• [Directions for this task] From the entries below, return exactly the lines beginning at the one that contains "worst_vdd_ir_uv: 617" and ending at the one that contains "grt_pass1_vias: 7552", both of them included, and only those lines.

• [Provided information]
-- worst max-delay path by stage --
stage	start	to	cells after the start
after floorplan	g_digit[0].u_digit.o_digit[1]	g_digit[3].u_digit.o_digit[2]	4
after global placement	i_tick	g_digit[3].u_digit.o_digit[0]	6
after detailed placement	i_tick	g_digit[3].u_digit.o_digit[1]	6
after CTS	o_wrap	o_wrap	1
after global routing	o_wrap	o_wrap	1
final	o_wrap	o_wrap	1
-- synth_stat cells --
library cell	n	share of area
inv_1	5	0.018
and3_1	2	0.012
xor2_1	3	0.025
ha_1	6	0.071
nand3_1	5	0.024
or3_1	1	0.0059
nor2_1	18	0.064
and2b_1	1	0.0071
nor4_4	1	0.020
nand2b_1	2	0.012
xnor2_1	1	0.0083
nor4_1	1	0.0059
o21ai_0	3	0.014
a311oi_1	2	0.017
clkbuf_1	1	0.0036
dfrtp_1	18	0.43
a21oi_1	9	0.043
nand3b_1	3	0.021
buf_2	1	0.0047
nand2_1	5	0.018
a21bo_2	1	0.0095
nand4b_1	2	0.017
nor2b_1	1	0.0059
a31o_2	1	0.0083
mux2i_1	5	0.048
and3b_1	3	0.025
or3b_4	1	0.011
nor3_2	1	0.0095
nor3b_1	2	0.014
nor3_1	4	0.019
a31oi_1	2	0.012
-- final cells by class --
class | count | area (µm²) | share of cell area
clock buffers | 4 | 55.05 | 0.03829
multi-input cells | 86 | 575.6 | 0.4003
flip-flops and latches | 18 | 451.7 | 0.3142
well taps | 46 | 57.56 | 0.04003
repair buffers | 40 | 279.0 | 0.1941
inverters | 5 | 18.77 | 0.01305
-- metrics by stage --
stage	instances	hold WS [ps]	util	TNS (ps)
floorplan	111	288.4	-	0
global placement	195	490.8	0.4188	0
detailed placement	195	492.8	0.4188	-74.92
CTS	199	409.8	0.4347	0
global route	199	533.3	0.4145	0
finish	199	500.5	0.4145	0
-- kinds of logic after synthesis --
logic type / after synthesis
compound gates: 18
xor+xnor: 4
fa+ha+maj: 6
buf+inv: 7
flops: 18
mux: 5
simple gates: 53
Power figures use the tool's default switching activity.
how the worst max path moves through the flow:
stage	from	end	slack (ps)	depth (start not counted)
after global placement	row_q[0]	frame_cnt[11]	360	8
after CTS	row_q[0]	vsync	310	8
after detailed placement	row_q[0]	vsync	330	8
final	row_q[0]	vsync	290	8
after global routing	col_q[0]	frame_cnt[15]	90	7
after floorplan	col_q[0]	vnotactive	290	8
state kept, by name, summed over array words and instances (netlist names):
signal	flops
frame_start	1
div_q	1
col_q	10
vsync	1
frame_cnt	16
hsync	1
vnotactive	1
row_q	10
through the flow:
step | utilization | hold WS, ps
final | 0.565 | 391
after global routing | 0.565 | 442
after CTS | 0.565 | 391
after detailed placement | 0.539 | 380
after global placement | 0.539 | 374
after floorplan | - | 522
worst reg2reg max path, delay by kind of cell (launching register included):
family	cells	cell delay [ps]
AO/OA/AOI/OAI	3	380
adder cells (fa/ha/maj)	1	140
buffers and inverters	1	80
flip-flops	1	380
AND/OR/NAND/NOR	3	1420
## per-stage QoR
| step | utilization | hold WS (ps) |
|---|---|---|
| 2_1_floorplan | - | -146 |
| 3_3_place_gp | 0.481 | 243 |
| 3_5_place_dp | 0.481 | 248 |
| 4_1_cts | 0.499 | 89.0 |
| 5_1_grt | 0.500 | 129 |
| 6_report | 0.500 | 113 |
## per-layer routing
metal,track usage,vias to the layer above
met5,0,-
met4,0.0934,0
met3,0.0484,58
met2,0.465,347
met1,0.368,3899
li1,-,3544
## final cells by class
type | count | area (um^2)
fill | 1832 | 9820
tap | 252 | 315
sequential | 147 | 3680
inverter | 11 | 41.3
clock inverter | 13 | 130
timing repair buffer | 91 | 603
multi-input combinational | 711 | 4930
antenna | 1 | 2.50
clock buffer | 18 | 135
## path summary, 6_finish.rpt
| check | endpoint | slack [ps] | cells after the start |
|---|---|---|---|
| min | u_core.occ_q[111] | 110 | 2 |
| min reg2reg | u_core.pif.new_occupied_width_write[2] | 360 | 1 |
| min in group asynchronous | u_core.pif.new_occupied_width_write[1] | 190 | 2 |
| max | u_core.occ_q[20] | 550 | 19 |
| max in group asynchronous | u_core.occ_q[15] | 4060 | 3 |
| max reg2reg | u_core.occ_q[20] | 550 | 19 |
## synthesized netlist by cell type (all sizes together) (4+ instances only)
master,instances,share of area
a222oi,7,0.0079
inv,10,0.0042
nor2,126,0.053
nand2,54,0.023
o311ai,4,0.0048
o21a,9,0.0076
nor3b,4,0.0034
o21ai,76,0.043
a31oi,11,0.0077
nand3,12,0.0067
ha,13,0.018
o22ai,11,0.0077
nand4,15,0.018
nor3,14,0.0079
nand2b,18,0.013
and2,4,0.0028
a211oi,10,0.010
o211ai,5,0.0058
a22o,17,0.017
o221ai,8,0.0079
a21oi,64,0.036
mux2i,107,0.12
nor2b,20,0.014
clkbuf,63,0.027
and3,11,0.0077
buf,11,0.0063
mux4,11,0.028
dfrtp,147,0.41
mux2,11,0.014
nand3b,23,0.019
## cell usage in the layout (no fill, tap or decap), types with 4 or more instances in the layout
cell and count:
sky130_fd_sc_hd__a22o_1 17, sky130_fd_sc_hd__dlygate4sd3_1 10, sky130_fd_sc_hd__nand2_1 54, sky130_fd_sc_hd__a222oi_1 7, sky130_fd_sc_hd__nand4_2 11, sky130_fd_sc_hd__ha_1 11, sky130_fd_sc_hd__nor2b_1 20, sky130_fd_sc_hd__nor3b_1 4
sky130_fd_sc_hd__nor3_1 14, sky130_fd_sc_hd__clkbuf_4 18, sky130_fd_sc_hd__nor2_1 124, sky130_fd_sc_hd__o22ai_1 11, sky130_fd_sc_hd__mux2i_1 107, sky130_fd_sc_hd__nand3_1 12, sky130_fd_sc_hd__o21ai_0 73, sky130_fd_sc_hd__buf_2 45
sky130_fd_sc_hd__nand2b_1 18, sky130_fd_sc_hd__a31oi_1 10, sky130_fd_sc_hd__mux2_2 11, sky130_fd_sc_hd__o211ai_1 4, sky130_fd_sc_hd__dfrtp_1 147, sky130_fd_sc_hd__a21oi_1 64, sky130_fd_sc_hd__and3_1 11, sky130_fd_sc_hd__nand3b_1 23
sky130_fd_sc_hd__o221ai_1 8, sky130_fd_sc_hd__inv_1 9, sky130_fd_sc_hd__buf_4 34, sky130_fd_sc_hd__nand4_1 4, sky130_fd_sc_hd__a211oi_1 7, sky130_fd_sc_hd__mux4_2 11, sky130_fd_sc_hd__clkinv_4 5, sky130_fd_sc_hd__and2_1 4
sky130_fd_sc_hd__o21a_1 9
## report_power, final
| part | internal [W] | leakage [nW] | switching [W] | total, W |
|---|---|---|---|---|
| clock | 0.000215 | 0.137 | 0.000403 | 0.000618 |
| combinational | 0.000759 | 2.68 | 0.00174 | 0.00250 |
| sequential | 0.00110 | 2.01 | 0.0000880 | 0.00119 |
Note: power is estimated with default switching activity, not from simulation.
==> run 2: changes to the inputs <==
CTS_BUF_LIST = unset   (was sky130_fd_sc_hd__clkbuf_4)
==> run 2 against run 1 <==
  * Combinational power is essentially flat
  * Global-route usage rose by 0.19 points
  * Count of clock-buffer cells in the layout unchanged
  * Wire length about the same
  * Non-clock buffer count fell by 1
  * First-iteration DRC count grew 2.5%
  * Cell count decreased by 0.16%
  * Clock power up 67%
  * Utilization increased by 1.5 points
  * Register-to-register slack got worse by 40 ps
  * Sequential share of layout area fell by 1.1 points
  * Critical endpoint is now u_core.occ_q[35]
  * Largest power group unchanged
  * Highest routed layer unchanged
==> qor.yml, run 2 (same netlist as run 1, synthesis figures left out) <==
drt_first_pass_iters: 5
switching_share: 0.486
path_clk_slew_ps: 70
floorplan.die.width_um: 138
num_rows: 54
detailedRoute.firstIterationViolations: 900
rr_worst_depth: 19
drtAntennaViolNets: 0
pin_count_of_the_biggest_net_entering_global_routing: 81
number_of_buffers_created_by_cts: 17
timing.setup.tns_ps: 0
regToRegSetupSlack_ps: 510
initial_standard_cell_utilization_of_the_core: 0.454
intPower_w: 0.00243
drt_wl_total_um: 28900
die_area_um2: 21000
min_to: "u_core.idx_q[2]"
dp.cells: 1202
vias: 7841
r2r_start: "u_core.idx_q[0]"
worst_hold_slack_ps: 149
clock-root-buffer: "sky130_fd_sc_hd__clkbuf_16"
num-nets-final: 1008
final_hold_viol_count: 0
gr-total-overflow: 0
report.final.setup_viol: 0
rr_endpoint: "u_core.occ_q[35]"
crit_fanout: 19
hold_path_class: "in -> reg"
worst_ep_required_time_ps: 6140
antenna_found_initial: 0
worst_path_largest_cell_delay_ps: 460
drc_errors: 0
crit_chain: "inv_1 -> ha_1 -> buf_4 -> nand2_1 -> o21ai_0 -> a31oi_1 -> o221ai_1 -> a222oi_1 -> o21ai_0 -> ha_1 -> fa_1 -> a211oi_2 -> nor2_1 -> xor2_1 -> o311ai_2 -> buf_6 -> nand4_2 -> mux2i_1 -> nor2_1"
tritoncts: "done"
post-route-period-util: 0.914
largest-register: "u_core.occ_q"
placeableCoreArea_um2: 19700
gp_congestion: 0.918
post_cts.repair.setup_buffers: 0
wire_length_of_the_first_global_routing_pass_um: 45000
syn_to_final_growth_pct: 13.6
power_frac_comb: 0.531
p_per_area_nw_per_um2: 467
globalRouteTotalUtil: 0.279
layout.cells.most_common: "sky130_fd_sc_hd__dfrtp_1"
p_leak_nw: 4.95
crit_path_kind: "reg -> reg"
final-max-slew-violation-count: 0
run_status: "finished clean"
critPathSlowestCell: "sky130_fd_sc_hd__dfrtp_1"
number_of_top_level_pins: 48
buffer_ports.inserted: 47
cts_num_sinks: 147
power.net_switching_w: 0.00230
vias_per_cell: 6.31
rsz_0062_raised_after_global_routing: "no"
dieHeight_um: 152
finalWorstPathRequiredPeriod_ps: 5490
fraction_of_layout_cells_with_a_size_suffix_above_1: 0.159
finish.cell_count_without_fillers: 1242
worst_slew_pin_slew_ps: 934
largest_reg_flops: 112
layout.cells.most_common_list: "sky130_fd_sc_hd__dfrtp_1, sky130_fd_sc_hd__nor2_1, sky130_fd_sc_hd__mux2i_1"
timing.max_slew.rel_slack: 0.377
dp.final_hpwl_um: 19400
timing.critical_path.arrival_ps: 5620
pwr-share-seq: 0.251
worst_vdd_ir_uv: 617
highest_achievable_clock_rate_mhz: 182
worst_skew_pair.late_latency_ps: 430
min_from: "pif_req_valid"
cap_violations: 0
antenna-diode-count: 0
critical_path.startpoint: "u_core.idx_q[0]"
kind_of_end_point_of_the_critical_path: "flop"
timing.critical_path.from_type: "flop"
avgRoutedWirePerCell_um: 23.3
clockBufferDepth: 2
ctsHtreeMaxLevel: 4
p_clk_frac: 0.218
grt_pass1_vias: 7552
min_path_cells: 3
### config.mk
export PLATFORM = sky130hd
export DESIGN_NAME = bit_reverse_pipe
export DESIGN_NICKNAME = d
export VERILOG_FILES = /design/src/rtl/bit_reverse_pipe_pkg.sv /design/src/rtl/bit_reverse_pipe_permute.sv /design/src/rtl/bit_reverse_pipe.sv
export SDC_FILE = /design/constraint.sdc
export NUM_CORES = 1
export LEC_CHECK = 0
export ABC_CLOCK_PERIOD_IN_PS = 7150
export BUFFER_PORTS_ARGS = -buffer_cell sky130_fd_sc_hd__buf_4
export CORE_MARGIN = 2
export CORE_UTILIZATION = 35
export CTS_BUF_LIST = sky130_fd_sc_hd__clkbuf_8
export DETAILED_ROUTE_END_ITERATION = 8
export MAX_ROUTING_LAYER = met4
export PLACE_DENSITY = 0.59
export SLEW_MARGIN = 10
export SYNTH_ARGS = -nofsm -noshare
export SYNTH_HDL_FRONTEND = slang
export SYNTH_HIERARCHICAL = 1
export SYNTH_SLANG_ARGS = --single-unit
### constraint.sdc
create_clock -name clk -period 7.15 [get_ports clk]
set_clock_uncertainty 0.15 [all_clocks]
set_input_delay 0.715 -clock clk [delete_from_list [all_inputs] [get_ports clk]]
set_output_delay 0.715 -clock clk [all_outputs]
set_load 0.005 [all_outputs]
### src/rtl/bit_reverse_pipe_pkg.sv
// Shared types and elaboration-time helpers for the bit_reverse_pipe stream permuter.
package bit_reverse_pipe_pkg;

   typedef enum logic [1:0] {
      MODE_FULL_REV     = 2'd0,
      MODE_GROUP_SWAP   = 2'd1,
      MODE_IN_GROUP_REV = 2'd2,
      MODE_PASS         = 2'd3
   } mode_e;

   function automatic bit width_ok(input int data_width, input int group_width);
      return (group_width > 0) && (data_width >= 2) && ((data_width % group_width) == 0);
   endfunction

endpackage

### src/rtl/bit_reverse_pipe_permute.sv
// Combinational word permuter: full reverse, group-order swap, in-group reverse or passthrough.
module bit_permute
   import bit_reverse_pipe_pkg::*;
#(
   parameter int DATA_WIDTH  = 32,
   parameter int GROUP_WIDTH = 8,
   parameter int COUNT_WIDTH = 16
) (
   input  logic [DATA_WIDTH-1:0] din,
   input  mode_e                 mode,
   output logic [DATA_WIDTH-1:0] dout
);

   localparam int NUM_GROUPS = DATA_WIDTH / GROUP_WIDTH;

   logic [DATA_WIDTH-1:0] full_rev;
   logic [DATA_WIDTH-1:0] grp_swap;
   logic [DATA_WIDTH-1:0] in_grp_rev;

   for (genvar i = 0; i < DATA_WIDTH; i++) begin : g_full
      assign full_rev[i] = din[DATA_WIDTH-1-i];
   end

   for (genvar g = 0; g < NUM_GROUPS; g++) begin : g_grp
      for (genvar b = 0; b < GROUP_WIDTH; b++) begin : g_bit
         assign grp_swap[g*GROUP_WIDTH+b]   = din[(NUM_GROUPS-1-g)*GROUP_WIDTH+b];
         assign in_grp_rev[g*GROUP_WIDTH+b] = din[g*GROUP_WIDTH+GROUP_WIDTH-1-b];
      end
   end

   always_comb begin
      dout = din;
      case (mode)
         MODE_FULL_REV:     dout = full_rev;
         MODE_GROUP_SWAP:   dout = grp_swap;
         MODE_IN_GROUP_REV: dout = in_grp_rev;
         MODE_PASS:         dout = din;
      endcase
   end

endmodule

### src/rtl/bit_reverse_pipe.sv
// Streaming bit permuter with valid/ready on both sides, a 2-entry output buffer and a transfer counter.
module bit_reverse_pipe
   import bit_reverse_pipe_pkg::*;
#(
   parameter int DATA_WIDTH  = 32,
   parameter int GROUP_WIDTH = 8,
   parameter int COUNT_WIDTH = 16
) (
   input  logic                   clk,
   input  logic                   resetn,
   input  logic [DATA_WIDTH-1:0]  din,
   input  logic [1:0]             mode,
   input  logic                   din_valid,
   output logic                   din_ready,
   output logic [DATA_WIDTH-1:0]  dout,
   output logic                   dout_valid,
   input  logic                   dout_ready,
   output logic [COUNT_WIDTH-1:0] xfer_count
);

   if (!width_ok(DATA_WIDTH, GROUP_WIDTH)) begin : g_width_err
      $error("bit_reverse_pipe: DATA_WIDTH must be >= 2 and a multiple of GROUP_WIDTH");
   end

   logic [DATA_WIDTH-1:0]  perm_word;
   logic [DATA_WIDTH-1:0]  head_q, head_d;
   logic [DATA_WIDTH-1:0]  tail_q, tail_d;
   logic [1:0]             count_q, count_d;
   logic [COUNT_WIDTH-1:0] xfer_q, xfer_d;
   logic                   push, pop;

   bit_permute #(
      .DATA_WIDTH  (DATA_WIDTH),
      .GROUP_WIDTH (GROUP_WIDTH),
      .COUNT_WIDTH (COUNT_WIDTH)
   ) u_permute (
      .din  (din),
      .mode (mode_e'(mode)),
      .dout (perm_word)
   );

   assign din_ready  = (count_q != 2'd2);
   assign dout_valid = (count_q != 2'd0);
   assign dout       = head_q;
   assign xfer_count = xfer_q;

   assign push = din_valid && din_ready;
   assign pop  = dout_valid && dout_ready;

   // head_q is the FIFO head and the output register; it is only overwritten when
   // a new word lands there, so dout keeps its last value once the buffer drains.
   always_comb begin
      count_d = count_q;
      head_d  = head_q;
      tail_d  = tail_q;
      xfer_d  = xfer_q;
      case ({push, pop})
         2'b10: begin
            count_d = count_q + 2'd1;
            if (count_q == 2'd0) head_d = perm_word;
            else                 tail_d = perm_word;
         end
         2'b01: begin
            count_d = count_q - 2'd1;
            if (count_q == 2'd2) head_d = tail_q;
         end
         2'b11: head_d = perm_word;
         default: ;
      endcase
      if (pop) xfer_d = xfer_q + 1'b1;
   end

   always_ff @(posedge clk or negedge resetn) begin
      if (!resetn) begin
         count_q <= 2'd0;
         head_q  <= '0;
         tail_q  <= '0;
         xfer_q  <= '0;
      end else begin
         count_q <= count_d;
         head_q  <= head_d;
         tail_q  <= tail_d;
         xfer_q  <= xfer_d;
      end
   end

endmodule
`src/rtl/pcs_loopback_pkg.sv`:
```
// Shared word definitions for the PCS loopback rate matcher.
// Flag fields are padded to the widest start vector; unused start bits stay zero.
package pcs_loopback_pkg;

   localparam int START_MAX = 2;

   typedef struct packed {
      logic                 ctrl;
      logic                 idle;
      logic [START_MAX-1:0] start;
      logic                 term;
      logic                 err;
   } pcs_flags_t;

   localparam pcs_flags_t IDLE_FLAGS  = '{ctrl: 1'b1, idle: 1'b1, start: '0, term: 1'b0, err: 1'b0};
   localparam pcs_flags_t ERROR_FLAGS = '{ctrl: 1'b1, idle: 1'b0, start: '0, term: 1'b0, err: 1'b1};

   function automatic int start_w(input bit is_10g);
      return is_10g ? 2 : 1;
   endfunction

endpackage

```
`src/rtl/lb_fifo.sv`:
```
// Elastic buffer storage; pointers carry one extra bit so full and empty differ.
module lb_fifo #(
   parameter  int DEPTH = 8,
   parameter  int WIDTH = 8,
   localparam int AW    = $clog2(DEPTH)
) (
   input  logic             clk,
   input  logic             nreset,
   input  logic             wr,
   input  logic [WIDTH-1:0] wdata,
   input  logic             rd,
   output logic [WIDTH-1:0] head,
   output logic [AW:0]      fill
);

   localparam logic [AW:0] ONE = (AW+1)'(1);

   logic [WIDTH-1:0] mem [DEPTH];
   logic [AW:0]      wptr, rptr;

   always_ff @(posedge clk or negedge nreset) begin
      if (!nreset) begin
         wptr <= '0;
         rptr <= '0;
      end else begin
         if (wr) wptr <= wptr + ONE;
         if (rd) rptr <= rptr + ONE;
      end
   end

   always_ff @(posedge clk) begin
      if (wr) mem[wptr[AW-1:0]] <= wdata;
   end

   assign head = mem[rptr[AW-1:0]];
   assign fill = wptr - rptr;

endmodule

```
`src/rtl/pcs_loopback.sv`:
```
// PCS rx-to-tx loopback with idle delete/insert rate matching and underrun
// recovery; the tx word is a register loaded only when the transmitter samples.
module pcs_loopback
   import pcs_loopback_pkg::*;
#(
   parameter  bit IS_10G  = 1'b1,
   parameter  int DATA_W  = 64,
   parameter  int DEPTH   = 8,
   parameter  int HI_MARK = DEPTH - 2,
   parameter  int LO_MARK = 2,
   localparam int START_W = start_w(IS_10G),
   localparam int KEEP_W  = DATA_W / 8,
   localparam int FW      = $clog2(DEPTH) + 1
) (
   input  logic               clk,
   input  logic               nreset,
   input  logic               rx_valid_i,
   input  logic               rx_ctrl_v_i,
   input  logic               rx_idle_v_i,
   input  logic [START_W-1:0] rx_start_v_i,
   input  logic               rx_term_v_i,
   input  logic               rx_err_v_i,
   input  logic [DATA_W-1:0]  rx_data_i,
   input  logic [KEEP_W-1:0]  rx_keep_i,
   input  logic               tx_ready_i,
   output logic               tx_ctrl_v_o,
   output logic               tx_idle_v_o,
   output logic [START_W-1:0] tx_start_v_o,
   output logic               tx_term_v_o,
   output logic               tx_err_v_o,
   output logic [DATA_W-1:0]  tx_data_o,
   output logic [KEEP_W-1:0]  tx_keep_o,
   output logic [FW-1:0]      fill_o,
   output logic               del_o,
   output logic               ins_o,
   output logic               unf_o,
   output logic               ovf_o
);

   typedef struct packed {
      pcs_flags_t        f;
      logic [DATA_W-1:0] data;
      logic [KEEP_W-1:0] keep;
   } word_t;

   localparam word_t IDLE_WORD  = '{f: IDLE_FLAGS,  data: '0, keep: '0};
   localparam word_t ERROR_WORD = '{f: ERROR_FLAGS, data: '0, keep: '0};
   localparam logic [FW-1:0] HI   = FW'(HI_MARK);
   localparam logic [FW-1:0] LO   = FW'(LO_MARK);
   localparam logic [FW-1:0] FULL = FW'(DEPTH);

   word_t         rx_word, head, tx_q;
   logic [FW-1:0] fill;
   logic          rx_pkt, tx_pkt;
   logic          del, pop, wr_try, wr_en, full, ovf_hit;
   logic          del_q, ins_q, unf_q, ovf_q;

   always_comb begin
      rx_word                      = '0;
      rx_word.f.ctrl               = rx_ctrl_v_i;
      rx_word.f.idle               = rx_idle_v_i;
      rx_word.f.start[START_W-1:0] = rx_start_v_i;
      rx_word.f.term               = rx_term_v_i;
      rx_word.f.err                = rx_err_v_i;
      rx_word.data                 = rx_data_i;
      rx_word.keep                 = rx_keep_i;
   end

   // Idles are only dropped between packets, never inside one.
   assign del     = rx_valid_i && fill >= HI && rx_word == IDLE_WORD && !rx_pkt;
   assign pop     = tx_ready_i && (fill > LO || (fill != '0 && tx_pkt));
   assign full    = fill == FULL;
   assign wr_try  = rx_valid_i && !del;
   assign wr_en   = wr_try && (!full || pop);
   assign ovf_hit = wr_try && full && !pop;

   lb_fifo #(.DEPTH(DEPTH), .WIDTH($bits(word_t))) u_fifo (
      .clk    (clk),
      .nreset (nreset),
      .wr     (wr_en),
      .wdata  (rx_word),
      .rd     (pop),
      .head   (head),
      .fill   (fill)
   );

   always_ff @(posedge clk or negedge nreset) begin
      if (!nreset) begin
         tx_q   <= IDLE_WORD;
         rx_pkt <= 1'b0;
         tx_pkt <= 1'b0;
         del_q  <= 1'b0;
         ins_q  <= 1'b0;
         unf_q  <= 1'b0;
         ovf_q  <= 1'b0;
      end else begin
         del_q <= del;
         ins_q <= 1'b0;
         unf_q <= 1'b0;
         if (ovf_hit) ovf_q <= 1'b1;
         if (rx_valid_i) begin
            if (rx_term_v_i)       rx_pkt <= 1'b0;
            else if (|rx_start_v_i) rx_pkt <= 1'b1;
         end
         if (tx_ready_i) begin
            if (pop) begin
               tx_q <= head;
               if (head.f.term)       tx_pkt <= 1'b0;
               else if (|head.f.start) tx_pkt <= 1'b1;
            end else if (!tx_pkt) begin
               tx_q  <= IDLE_WORD;
               ins_q <= 1'b1;
            end else begin
               // Buffer ran dry inside a packet: poison it and resync on idles.
               tx_q   <= ERROR_WORD;
               unf_q  <= 1'b1;
               tx_pkt <= 1'b0;
            end
         end
      end
   end

   assign tx_ctrl_v_o  = tx_q.f.ctrl;
   assign tx_idle_v_o  = tx_q.f.idle;
   assign tx_start_v_o = tx_q.f.start[START_W-1:0];
   assign tx_term_v_o  = tx_q.f.term;
   assign tx_err_v_o   = tx_q.f.err;
   assign tx_data_o    = tx_q.data;
   assign tx_keep_o    = tx_q.keep;
   assign fill_o       = fill;
   assign del_o        = del_q;
   assign ins_o        = ins_q;
   assign unf_o        = unf_q;
   assign ovf_o        = ovf_q;

endmodule
```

• [Task response]
worst_vdd_ir_uv: 617
highest_achievable_clock_rate_mhz: 182
worst_skew_pair.late_latency_ps: 430
min_from: "pif_req_valid"
cap_violations: 0
antenna-diode-count: 0
critical_path.startpoint: "u_core.idx_q[0]"
kind_of_end_point_of_the_critical_path: "flop"
timing.critical_path.from_type: "flop"
avgRoutedWirePerCell_um: 23.3
clockBufferDepth: 2
ctsHtreeMaxLevel: 4
p_clk_frac: 0.218
grt_pass1_vias: 7552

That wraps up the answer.